[Tutor] text module

Scot W. Stevenson scot@possum.in-berlin.de
Sat, 31 Aug 2002 01:41:30 +0200


Hello Kyle, 

> started to write a module (called it the text module, any better
> ideas?) 

I would agree with J"o that "wc.py" might be a better name, even though you 
might end up explaining to non-Unix-people that it doesn't involve toilet 
paper =8). 

>     body = subj.readlines()

This is okay if you know that the file is going to be small and you machine 
is big, but for large files on small machines, it could be a problem: 
readlines loads the whole file into memory in one big gulp. xreadlines was 
created in Python 2.1 (I think) to avoid this problem, but if you have 
Python 2.2 or later, the really cool thing to do is to use iterators and 
simply create a loop such as:

for line in subj: 
    (etc)

which reads one line at a time as a string. You can get the number of 
characters in that line (with spaces) as 

len(line)

and the number of spaces as 

line.count(" ")

which, put together, should be a simpler way of calculating the number of 
characters. 

wordlist = line.split(" ")

gives you the a list of words split by spaces, and the length of that list 
is therefore the number of words in the line. 
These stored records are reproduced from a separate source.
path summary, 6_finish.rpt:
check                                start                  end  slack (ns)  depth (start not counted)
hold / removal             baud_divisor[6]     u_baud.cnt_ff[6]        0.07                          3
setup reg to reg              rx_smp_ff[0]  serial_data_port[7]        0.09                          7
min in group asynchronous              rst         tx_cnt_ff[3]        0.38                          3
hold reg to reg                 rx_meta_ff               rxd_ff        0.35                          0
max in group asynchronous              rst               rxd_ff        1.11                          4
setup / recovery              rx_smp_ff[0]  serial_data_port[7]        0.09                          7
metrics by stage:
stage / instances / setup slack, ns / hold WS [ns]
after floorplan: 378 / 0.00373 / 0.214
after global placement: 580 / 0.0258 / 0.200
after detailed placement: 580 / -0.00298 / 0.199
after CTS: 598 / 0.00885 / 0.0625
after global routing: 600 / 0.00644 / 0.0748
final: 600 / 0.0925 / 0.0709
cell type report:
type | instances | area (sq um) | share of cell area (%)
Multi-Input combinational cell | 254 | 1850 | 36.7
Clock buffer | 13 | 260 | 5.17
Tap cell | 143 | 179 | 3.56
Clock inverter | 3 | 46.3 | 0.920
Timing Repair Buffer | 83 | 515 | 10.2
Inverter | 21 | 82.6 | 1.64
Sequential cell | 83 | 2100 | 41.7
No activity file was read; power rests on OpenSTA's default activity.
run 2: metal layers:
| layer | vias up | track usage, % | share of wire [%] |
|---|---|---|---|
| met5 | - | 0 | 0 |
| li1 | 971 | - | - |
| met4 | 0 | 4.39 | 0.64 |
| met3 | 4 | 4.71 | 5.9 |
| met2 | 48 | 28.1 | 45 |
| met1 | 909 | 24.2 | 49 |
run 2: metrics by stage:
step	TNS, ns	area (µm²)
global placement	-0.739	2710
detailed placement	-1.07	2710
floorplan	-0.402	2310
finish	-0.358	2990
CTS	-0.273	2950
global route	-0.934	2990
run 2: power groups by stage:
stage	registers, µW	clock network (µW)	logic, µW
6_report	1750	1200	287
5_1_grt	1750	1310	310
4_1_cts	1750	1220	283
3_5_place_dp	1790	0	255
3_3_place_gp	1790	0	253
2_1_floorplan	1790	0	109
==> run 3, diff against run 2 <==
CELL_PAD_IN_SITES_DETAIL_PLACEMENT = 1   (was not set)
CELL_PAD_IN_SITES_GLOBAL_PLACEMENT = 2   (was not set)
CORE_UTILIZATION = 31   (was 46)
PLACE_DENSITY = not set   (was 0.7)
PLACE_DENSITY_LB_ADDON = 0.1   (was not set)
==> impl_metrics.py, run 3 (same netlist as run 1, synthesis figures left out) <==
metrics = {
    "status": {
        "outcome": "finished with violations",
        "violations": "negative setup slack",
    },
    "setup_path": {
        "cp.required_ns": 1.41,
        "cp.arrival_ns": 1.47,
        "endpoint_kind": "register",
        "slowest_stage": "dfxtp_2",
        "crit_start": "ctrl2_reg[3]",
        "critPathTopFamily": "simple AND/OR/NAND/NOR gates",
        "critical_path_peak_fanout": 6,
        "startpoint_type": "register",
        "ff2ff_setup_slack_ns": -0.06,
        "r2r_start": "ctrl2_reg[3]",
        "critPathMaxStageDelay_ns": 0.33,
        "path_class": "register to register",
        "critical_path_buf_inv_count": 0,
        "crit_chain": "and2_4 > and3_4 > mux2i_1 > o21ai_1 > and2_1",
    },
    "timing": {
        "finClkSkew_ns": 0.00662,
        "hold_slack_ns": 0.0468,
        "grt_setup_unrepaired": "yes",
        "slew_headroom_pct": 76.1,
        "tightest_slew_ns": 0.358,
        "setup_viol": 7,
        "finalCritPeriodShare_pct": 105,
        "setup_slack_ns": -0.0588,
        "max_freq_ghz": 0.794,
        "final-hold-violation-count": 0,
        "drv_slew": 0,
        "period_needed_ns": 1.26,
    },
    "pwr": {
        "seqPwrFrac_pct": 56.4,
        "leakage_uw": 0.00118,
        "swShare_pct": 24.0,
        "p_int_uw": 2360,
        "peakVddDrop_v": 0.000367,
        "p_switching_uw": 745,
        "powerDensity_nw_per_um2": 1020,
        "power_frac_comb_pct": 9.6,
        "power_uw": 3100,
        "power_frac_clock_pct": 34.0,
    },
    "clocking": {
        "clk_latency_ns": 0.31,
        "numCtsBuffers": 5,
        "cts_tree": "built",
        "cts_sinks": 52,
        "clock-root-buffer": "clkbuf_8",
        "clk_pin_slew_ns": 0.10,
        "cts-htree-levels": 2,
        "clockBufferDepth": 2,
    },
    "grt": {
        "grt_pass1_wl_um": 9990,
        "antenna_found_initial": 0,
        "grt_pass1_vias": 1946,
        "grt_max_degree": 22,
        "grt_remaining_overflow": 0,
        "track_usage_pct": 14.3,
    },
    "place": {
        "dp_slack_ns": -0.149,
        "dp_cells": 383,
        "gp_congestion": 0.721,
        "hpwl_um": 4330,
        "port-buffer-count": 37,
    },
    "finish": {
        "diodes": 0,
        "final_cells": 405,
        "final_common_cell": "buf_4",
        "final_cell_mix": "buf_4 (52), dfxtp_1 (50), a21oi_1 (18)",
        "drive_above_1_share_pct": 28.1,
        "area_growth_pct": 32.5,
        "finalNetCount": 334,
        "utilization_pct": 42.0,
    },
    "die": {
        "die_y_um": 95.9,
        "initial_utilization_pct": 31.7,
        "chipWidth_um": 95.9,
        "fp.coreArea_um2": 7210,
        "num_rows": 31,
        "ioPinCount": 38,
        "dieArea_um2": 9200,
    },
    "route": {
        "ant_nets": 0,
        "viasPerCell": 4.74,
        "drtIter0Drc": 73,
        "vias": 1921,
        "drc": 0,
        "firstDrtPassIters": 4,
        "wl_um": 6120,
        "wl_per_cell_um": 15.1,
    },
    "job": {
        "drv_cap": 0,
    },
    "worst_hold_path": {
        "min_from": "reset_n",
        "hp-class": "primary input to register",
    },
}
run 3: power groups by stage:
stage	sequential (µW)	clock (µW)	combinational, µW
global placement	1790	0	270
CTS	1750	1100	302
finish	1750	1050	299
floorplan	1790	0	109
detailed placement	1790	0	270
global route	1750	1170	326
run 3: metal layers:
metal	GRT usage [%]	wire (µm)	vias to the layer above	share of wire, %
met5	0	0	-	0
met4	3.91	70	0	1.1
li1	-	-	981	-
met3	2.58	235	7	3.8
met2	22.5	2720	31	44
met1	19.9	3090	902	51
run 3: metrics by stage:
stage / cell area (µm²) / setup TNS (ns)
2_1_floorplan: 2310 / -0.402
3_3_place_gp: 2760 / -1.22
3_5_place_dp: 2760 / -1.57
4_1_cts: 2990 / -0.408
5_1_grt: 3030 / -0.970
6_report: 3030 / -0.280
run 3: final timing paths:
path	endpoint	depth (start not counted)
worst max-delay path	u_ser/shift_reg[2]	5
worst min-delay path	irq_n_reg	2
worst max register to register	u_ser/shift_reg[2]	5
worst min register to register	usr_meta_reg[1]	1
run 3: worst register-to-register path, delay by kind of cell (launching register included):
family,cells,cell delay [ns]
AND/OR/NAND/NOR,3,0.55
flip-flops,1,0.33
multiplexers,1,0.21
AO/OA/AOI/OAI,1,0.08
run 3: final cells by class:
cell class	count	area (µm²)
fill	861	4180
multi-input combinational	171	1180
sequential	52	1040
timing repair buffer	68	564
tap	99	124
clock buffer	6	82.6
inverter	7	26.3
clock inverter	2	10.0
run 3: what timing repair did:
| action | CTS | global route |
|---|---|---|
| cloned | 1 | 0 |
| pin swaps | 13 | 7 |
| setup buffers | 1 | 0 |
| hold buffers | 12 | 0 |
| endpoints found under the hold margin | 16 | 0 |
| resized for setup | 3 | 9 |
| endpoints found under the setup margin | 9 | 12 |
So to figure out everything in one loop at once, you could try (in Python 
2.2 only):

========================================
def CountAll(location):

    nbr_lines = nbr_words = nbr_allchars = nbr_blackchars = 0

    subj = file(location, 'r')

    for line in subj:
        nbr_lines = nbr_lines + 1 
        nbr_words = nbr_words + len(line.split(" "))
        temp = len(line)
        nbr_allchars = nbr_allchars + temp
        nbr_blackchars = nbr_blackchars + temp - line.count(" ")

    subj.close()
    print nbr_lines, nbr_words, nbr_allchars, nbr_blackchars
=========================================
        
which, of course, is not quite what you wanted to do...but you should be 
able to adapt it to your setup quite easily. Again, this will only work 
for Python 2.2, so if you have a different version, you are going to have 
to use xreadlines and such. 

Hope this helped, 
Y, Scot

-- 
 Scot W. Stevenson wrote me on Saturday, 31. Aug 2002 in Zepernick, Germany  
       on his happy little Linux system that has been up for 1774 hours       
        and has a CPU that is falling asleep at a system load of 0.30.